Italian actor (1897–1969)

Luigi Pavese (25 October 1897 - 13 December 1969) was an Italian actor and voice actor.

== Biography ==
Born in Asti, Pavese started his career in 1916 working as a silent film actor at 19 years of age. He had his theatrical debut in 1921 and eventually worked his way up to becoming a film actor by the 1930s. He appeared in more than 170 films between 1916 and 1969. By the time World War II ended, Pavese's popularity as an actor had increased. He often portrayed characters with professions such as clerks, lawyers, soldiers, officers and notaries in comedy films and made frequent collaborations with other actors such as Totò, Aldo Fabrizi, Walter Chiari, Alberto Sordi, including his younger brother Nino Pavese.

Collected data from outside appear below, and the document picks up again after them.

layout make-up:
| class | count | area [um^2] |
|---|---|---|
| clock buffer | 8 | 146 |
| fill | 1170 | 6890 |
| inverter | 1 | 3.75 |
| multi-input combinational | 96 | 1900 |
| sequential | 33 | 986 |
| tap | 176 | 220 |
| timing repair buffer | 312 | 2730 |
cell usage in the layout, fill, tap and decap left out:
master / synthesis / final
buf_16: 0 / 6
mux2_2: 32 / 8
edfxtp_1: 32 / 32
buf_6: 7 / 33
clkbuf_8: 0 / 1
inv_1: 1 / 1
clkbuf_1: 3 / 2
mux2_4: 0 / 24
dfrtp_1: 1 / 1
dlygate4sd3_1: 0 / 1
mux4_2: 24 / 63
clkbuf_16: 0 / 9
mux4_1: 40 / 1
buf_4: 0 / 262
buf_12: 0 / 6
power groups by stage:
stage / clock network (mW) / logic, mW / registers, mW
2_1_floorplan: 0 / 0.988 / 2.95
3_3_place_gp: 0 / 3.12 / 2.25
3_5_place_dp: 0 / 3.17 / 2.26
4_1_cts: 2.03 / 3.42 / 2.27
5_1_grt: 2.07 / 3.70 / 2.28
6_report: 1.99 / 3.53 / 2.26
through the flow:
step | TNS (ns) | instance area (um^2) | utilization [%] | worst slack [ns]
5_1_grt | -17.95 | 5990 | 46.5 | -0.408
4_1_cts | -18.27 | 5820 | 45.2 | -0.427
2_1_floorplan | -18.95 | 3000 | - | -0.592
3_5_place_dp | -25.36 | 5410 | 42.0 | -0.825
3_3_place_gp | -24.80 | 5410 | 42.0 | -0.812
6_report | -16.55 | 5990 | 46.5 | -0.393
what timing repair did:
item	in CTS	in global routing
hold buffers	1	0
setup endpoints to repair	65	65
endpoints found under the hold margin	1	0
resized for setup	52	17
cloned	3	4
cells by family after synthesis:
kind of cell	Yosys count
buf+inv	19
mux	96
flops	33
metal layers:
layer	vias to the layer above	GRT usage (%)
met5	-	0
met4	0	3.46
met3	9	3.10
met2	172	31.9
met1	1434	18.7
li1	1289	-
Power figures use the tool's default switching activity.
### src/cache_execute.sv
`timescale 1ns/10ps
`include "cache_defs.svh"

module cache_execute (
    input  logic                              clk,
    input  logic                              reset,
    input  logic                              cpu_req_valid,
    input  cache_pkg::cpu_req_t               cpu_req,
    output logic                              cpu_req_ready,
    output cache_pkg::addr_fields_t           addr,
    input  cache_pkg::lookup_t                lookup,
    input  cache_pkg::set_meta_t              meta_rdata,
    output logic                              meta_we,
    output cache_pkg::set_meta_t              meta_wdata,
    output logic [`INDEX_BITS+`BEAT_BITS-1:0] data_index,
    output logic [`CACHE_WAYS-1:0]            data_we,
    output cache_pkg::beat_t                  data_wdata,
    input  cache_pkg::beat_t                  data_rdata0,
    input  cache_pkg::beat_t                  data_rdata1,
    output logic                              resp_load,
    output logic                              mem_req_valid,
    output cache_pkg::mem_req_t               mem_req,
    input  logic                              mem_req_ready,
    output logic                              mem_req_data_valid,
    output cache_pkg::beat_t                  mem_req_data,
    input  logic                              mem_req_data_ready,
    input  logic                              mem_resp_valid,
    input  cache_pkg::beat_t                  mem_resp_data
);

    import cache_pkg::*;

    typedef enum logic [3:0] {
        S_INIT,     // clears meta one set per cycle
        S_IDLE,
        S_READ,     // memories read the captured index
        S_COMPARE,
        S_MERGE,    // byte merge of a write hit into its beat
        S_WB_REQ,
        S_WB_DATA,
        S_RF_REQ,
        S_RF_WAIT,
        S_RF_META
    } state_t;

    state_t                 state;
    cpu_req_t               req_q;
    logic                   way_q;  // way being merged, written back or refilled
    logic [`BEAT_BITS-1:0]  beat_cnt;
    logic [`INDEX_BITS-1:0] sweep_idx;
    logic                   is_write;
    logic [`TAG_BITS-1:0]   mem_tag;
    beat_t                  way_rdata;
    beat_t                  merged;

    assign cpu_req_ready = (state == S_IDLE);
    assign is_write      = |req_q.wmask;
    assign way_rdata     = way_q ? data_rdata1 : data_rdata0;
    assign resp_load     = (state == S_COMPARE) && lookup.hit && !is_write;

    always_ff @(posedge clk) begin
        if (cpu_req_ready && cpu_req_valid)
            req_q <= cpu_req;
    end

    always_ff @(posedge clk or posedge reset) begin
        if (reset) begin
            state     <= S_INIT;
            sweep_idx <= '0;
            beat_cnt  <= '0;
            way_q     <= 1'b0;
        end else begin
            case (state)
                S_INIT: begin
                    sweep_idx <= sweep_idx + 1'b1;
                    if (&sweep_idx)
                        state <= S_IDLE;
                end
                S_IDLE: begin
                    if (cpu_req_valid)
                        state <= S_READ;
                end
                S_READ: begin
                    state <= S_COMPARE;
                end
                S_COMPARE: begin
                    beat_cnt <= '0;
                    if (lookup.hit) begin
                        way_q <= lookup.hit_way;
                        state <= is_write ? S_MERGE : S_IDLE;
                    end else begin
                        way_q <= lookup.victim_way;
                        state <= lookup.victim_dirty ? S_WB_REQ : S_RF_REQ;
                    end
                end
                S_MERGE: begin
                    state <= S_IDLE;
                end
                S_WB_REQ: begin
                    if (mem_req_ready)
                        state <= S_WB_DATA;
                end
                S_WB_DATA: begin
                    if (mem_req_data_ready) begin
                        beat_cnt <= beat_cnt + 1'b1; // wraps to 0 for the refill
                        state    <= (&beat_cnt) ? S_RF_REQ : S_WB_REQ;
                    end
                end
                S_RF_REQ: begin
                    if (mem_req_ready)
                        state <= S_RF_WAIT;
                end
                S_RF_WAIT: begin
                    if (mem_resp_valid) begin
                        beat_cnt <= beat_cnt + 1'b1;
                        state    <= (&beat_cnt) ? S_RF_META : S_RF_REQ;
                    end
                end
                S_RF_META: begin
                    state <= S_READ; // look up again, which now hits
                end
                default: begin
                    state <= S_IDLE;
                end
            endcase
        end
    end

    // meta memory is indexed by addr.index
    always_comb begin
        addr = req_q.addr;
        if (state == S_INIT)
            addr.index = sweep_idx;
    end

    always_comb begin
        data_index = {req_q.addr.index, req_q.addr.beat};
        if (state inside {S_WB_REQ, S_WB_DATA, S_RF_WAIT})
            data_index = {req_q.addr.index, beat_cnt};
    end

    // byte merge of the write word into its beat
    always_comb begin
        merged = way_rdata;
        for (int b = 0; b < `CPU_DATA_BITS / 8; b++) begin
            if (req_q.wmask[b])
                merged[req_q.addr.word * `CPU_DATA_BITS + b * 8 +: 8] = req_q.data[b * 8 +: 8];
        end
    end

    always_comb begin
        data_we    = '0;
        data_wdata = mem_resp_data;
        if (state == S_MERGE) begin
            data_we[way_q] = 1'b1;
            data_wdata     = merged;
        end else if (state == S_RF_WAIT && mem_resp_valid) begin
            data_we[way_q] = 1'b1;
        end
    end

    always_comb begin
        meta_we    = 1'b0;
        meta_wdata = meta_rdata;
        case (state)
            S_INIT: begin
                meta_we    = 1'b1;
                meta_wdata = '0;
            end
            S_COMPARE: begin
                meta_we        = lookup.hit;
                meta_wdata.lru = !lookup.hit_way; // other way is now oldest
            end
            S_MERGE: begin
                meta_we                     = 1'b1;
                meta_wdata.way[way_q].dirty = 1'b1;
            end
            S_RF_META: begin
                meta_we                     = 1'b1;
                meta_wdata.way[way_q].valid = 1'b1;
                meta_wdata.way[way_q].dirty = 1'b0;
                meta_wdata.way[way_q].tag   = req_q.addr.tag;
            end
            default: begin
                meta_we = 1'b0;
            end
        endcase
    end

    // write-back uses the victim's stored tag
    assign mem_tag            = (state == S_WB_REQ) ? meta_rdata.way[way_q].tag : req_q.addr.tag;
    assign mem_req_valid      = (state == S_WB_REQ) || (state == S_RF_REQ);
    assign mem_req.addr       = {mem_tag, req_q.addr.index, beat_cnt};
    assign mem_req.rw         = (state == S_WB_REQ);
    assign mem_req_data_valid = (state == S_WB_DATA);
    assign mem_req_data       = way_rdata;

endmodule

As a voice actor, Pavese dubbed the voices of characters into the Italian language. He was the official voice actor of Fernando Sancho, Robert Strauss and many more. He even provided the Italian voices of animated characters belonging to The Walt Disney Company, most notably Colonel Hathi in The Jungle Book as well as Boris in Lady and the Tramp and a Labrador in One Hundred and One Dalmatians.

Pavese died in Rome of a heart attack in the morning of 13 December 1969 at the age of 72.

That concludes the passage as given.